The most interesting thing about this route map is that it claims Moses wrote this down himself. Now the first five books are called “The Books of Moses” and were sometimes traditionally believed to have been written by him (even the parts that took place long before his birth and after his death). But this is the first time in reading it that I’ve seen evidence of Moses writing down anything other than the Ten Commandments.

So why write down something as dull as which places they stopped at? Possibly it’s a memory device. If you remember each place you went to in order, you can remember what events happened in order. I’ve used this on trips when I take photos. My camera records places I went to, and that lets me remember everything that I did.

The tricky thing, though, is that a bunch of these places weren’t mentioned before in the narrative. Verses 18 through 35, for example, are referring to events we don’t have in the Pentateuch. This may be the table of contents, but a bunch of chapters are missing. Were the stories less interesting? Did they contradict the beliefs of some of the editors? Or did they just not have good or complete sources for filling out all the details? This was written in exile; maybe the people who knew those stories had already died.

The final passage is a series of commands about the conquest of Canaan. These verses (v 50-56) are using the “drive out” language that implies more eviction than eradication – not that either is great, when I think of all the reservations here in America. Still, this chapter is more concerned with destroying the elements of the other gods than with destroying the people. If they don’t drive out the Canaanites, if they choose to live with them, they will be “as barbs in your eyes and thorns in your sides” (v 55) and God will do to the Israelites “as [God] thought to do to them” (v 56).

Since as either one of the people originally reading and writing this text, or as someone in the present, you know they don’t actually drive anyone out permanently, that they continue interacting with other peoples, and that they wind up worshiping a lot of gods other than YHWH.

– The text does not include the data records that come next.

==> config.mk <==
export PLATFORM = sky130hd
export DESIGN_NAME = sh4_exu_issue
export DESIGN_NICKNAME = d
export VERILOG_FILES = /design/src/rtl/sh4_exu_issue.sv
export SDC_FILE = /design/constraint.sdc
export NUM_CORES = 1
export LEC_CHECK = 0
export CAP_MARGIN = 30
export CELL_PAD_IN_SITES_DETAIL_PLACEMENT = 1
export CELL_PAD_IN_SITES_GLOBAL_PLACEMENT = 1
export CORE_ASPECT_RATIO = 0.8
export CORE_UTILIZATION = 39
export CTS_CLUSTER_DIAMETER = 30
export CTS_CLUSTER_SIZE = 12
export DETAILED_ROUTE_END_ITERATION = 16
export GPL_ROUTABILITY_DRIVEN = 1
export PLACE_DENSITY_LB_ADDON = 0.1
export SLEW_MARGIN = 20
export SYNTH_ARGS = -nofsm -noshare
export SYNTH_HDL_FRONTEND = slang
export SYNTH_SLANG_ARGS = --single-unit
export TNS_END_PERCENT = 100
==> constraint.sdc <==
create_clock -name clk -period 5.1 [get_ports clk]
set_input_delay 0.765 -clock clk [delete_from_list [all_inputs] [get_ports clk]]
set_output_delay 0.765 -clock clk [all_outputs]
set_load 0.1 [all_outputs]
==> src/rtl/sh4_exu_issue.sv <==
// Issue/commit controller for the sh4_exu datapath: 2-entry instruction queue with
// register-file write bypass, write-port arbitration (EXU vs load writeback), and M/Q/S/T flags.
module sh4_exu_issue #(
  parameter int DEPTH = 2
) (
  input  logic        clk,
  input  logic        rst,
  input  logic        iss_valid,
  output logic        iss_ready,
  input  logic [15:0] iss_raw,
  input  logic [31:0] iss_opl,
  input  logic [31:0] iss_oph,
  input  logic [4:0]  iss_srcl,
  input  logic [4:0]  iss_srch,
  output logic        exu_valid,
  output logic [15:0] exu_raw,
  output logic [31:0] exu_opl,
  output logic [31:0] exu_oph,
  output logic [3:0]  exu_flags,
  input  logic [3:0]  exu_out_flags,
  input  logic        exu_wen,
  input  logic [3:0]  exu_wdst,
  input  logic [31:0] exu_wdata,
  input  logic        lsu_valid,
  output logic        lsu_ready,
  input  logic [3:0]  lsu_dst,
  input  logic [31:0] lsu_data,
  output logic        rf_wen,
  output logic [3:0]  rf_wdst,
  output logic [31:0] rf_wdata,
  input  logic        sr_wen,
  input  logic [3:0]  sr_wdata,
  output logic [3:0]  sr_flags
);

  // Handshakes: a transfer happens on the rising edge where valid && ready are both high.
  // iss_ready comes from the registered count only; lsu_ready is the same-cycle write grant.
  localparam logic [1:0] FULL = 2'(DEPTH);

  logic [1:0]  count_q, count_d;
  logic        pri_q, pri_d;
  logic [3:0]  flags_q, flags_d;
  logic        blk_q, blk_d;
  logic [15:0] raw_q  [2];
  logic [15:0] raw_d  [2];
  logic [31:0] opl_q  [2];
  logic [31:0] opl_d  [2];
  logic [31:0] oph_q  [2];
  logic [31:0] oph_d  [2];
  logic [4:0]  srcl_q [2];
  logic [4:0]  srcl_d [2];
  logic [4:0]  srch_q [2];
  logic [4:0]  srch_d [2];
  logic [31:0] byp_opl [2];
  logic [31:0] byp_oph [2];

  logic        exu_req;
  logic        grant_ok;
  logic        lsu_gnt;
  logic        exu_gnt;
  logic        commit;
  logic        enq;
  logic        pos;
  logic [31:0] in_opl;
  logic [31:0] in_oph;

  function automatic logic [31:0] fwd(input logic [4:0] src, input logic [31:0] val,
                                      input logic wen, input logic [3:0] dst,
                                      input logic [31:0] data);
    return (wen && src[4] && (src[3:0] == dst)) ? data : val;
  endfunction

  assign iss_ready = (count_q != FULL);
  assign exu_valid = (count_q != 2'd0);
  assign exu_raw   = raw_q[0];
  assign exu_opl   = opl_q[0];
  assign exu_oph   = oph_q[0];
  assign exu_flags = flags_q;
  assign sr_flags  = flags_q;

  // Grants are suppressed during reset and the cycle after, so no stale write escapes a flush.
  always_comb begin
    exu_req  = exu_valid && exu_wen;
    grant_ok = !rst && !blk_q;
    lsu_gnt  = grant_ok && lsu_valid && (!exu_req || pri_q);
    exu_gnt  = grant_ok && exu_req && !lsu_gnt;
    commit   = exu_valid && (!exu_wen || exu_gnt);
    lsu_ready = lsu_gnt;
    rf_wen    = lsu_gnt || exu_gnt;
    rf_wdst   = lsu_gnt ? lsu_dst  : exu_wdst;
    rf_wdata  = lsu_gnt ? lsu_data : exu_wdata;
    pri_d     = (grant_ok && exu_req && lsu_valid) ? !pri_q : pri_q;
    blk_d     = rst;
    flags_d   = flags_q;
    if (commit) flags_d = exu_out_flags;
    if (sr_wen) flags_d = sr_wdata;
  end

  always_comb begin
    enq    = iss_valid && iss_ready;
    pos    = (count_q == 2'd1) && !commit;
    in_opl = fwd(iss_srcl, iss_opl, rf_wen, rf_wdst, rf_wdata);
    in_oph = fwd(iss_srch, iss_oph, rf_wen, rf_wdst, rf_wdata);
    for (int i = 0; i < 2; i++) begin
      byp_opl[i] = fwd(srcl_q[i], opl_q[i], rf_wen, rf_wdst, rf_wdata);
      byp_oph[i] = fwd(srch_q[i], oph_q[i], rf_wen, rf_wdst, rf_wdata);
      raw_d[i]   = raw_q[i];
      opl_d[i]   = byp_opl[i];
      oph_d[i]   = byp_oph[i];
      srcl_d[i]  = srcl_q[i];
      srch_d[i]  = srch_q[i];
    end
    // The departing head is not bypassed; the second entry shifts forward with its bypass.
    if (commit) begin
      raw_d[0]  = raw_q[1];
      opl_d[0]  = byp_opl[1];
      oph_d[0]  = byp_oph[1];
      srcl_d[0] = srcl_q[1];
      srch_d[0] = srch_q[1];
    end
    if (enq) begin
      raw_d[pos]  = iss_raw;
      opl_d[pos]  = in_opl;
      oph_d[pos]  = in_oph;
      srcl_d[pos] = iss_srcl;
      srch_d[pos] = iss_srch;
    end
    case ({enq, commit})
      2'b10:   count_d = count_q + 2'd1;
      2'b01:   count_d = count_q - 2'd1;
      default: count_d = count_q;
    endcase
  end

  always_ff @(posedge clk) begin
    if (rst) begin
      count_q <= 2'd0;
      pri_q   <= 1'b0;
      flags_q <= 4'b0000;
    end else begin
      count_q <= count_d;
      pri_q   <= pri_d;
      flags_q <= flags_d;
    end
    blk_q <= blk_d;
    for (int i = 0; i < 2; i++) begin
      raw_q[i]  <= raw_d[i];
      opl_q[i]  <= opl_d[i];
      oph_q[i]  <= oph_d[i];
      srcl_q[i] <= srcl_d[i];
      srch_q[i] <= srch_d[i];
    end
  end

endmodule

Perhaps, then, this is a reflection in hindsight. The answer to the question of “why are we in exile?” is “because we weren’t pure enough, because we hung out with foreigners, because we started worshiping their gods.” That can be a source of strength for a people out of power, that need to craft a unique identity separate from the outsiders who have conquered your people.

It works less well with a people who are in power, using it as a cudgel to disenfranchise people who are different from you.

The Japanese: ryotei “itinerary, journey” (v 1), chiten “point, spot,” kakitomeru “to write down” (v 2), ikiyouyou “triumphantly” (v 3), chuuzou “cast image,” funsai suru “to pulverize, to smash” (v 52), tsukisasaru “to pierce,” wakibara “side, flank” (v 55).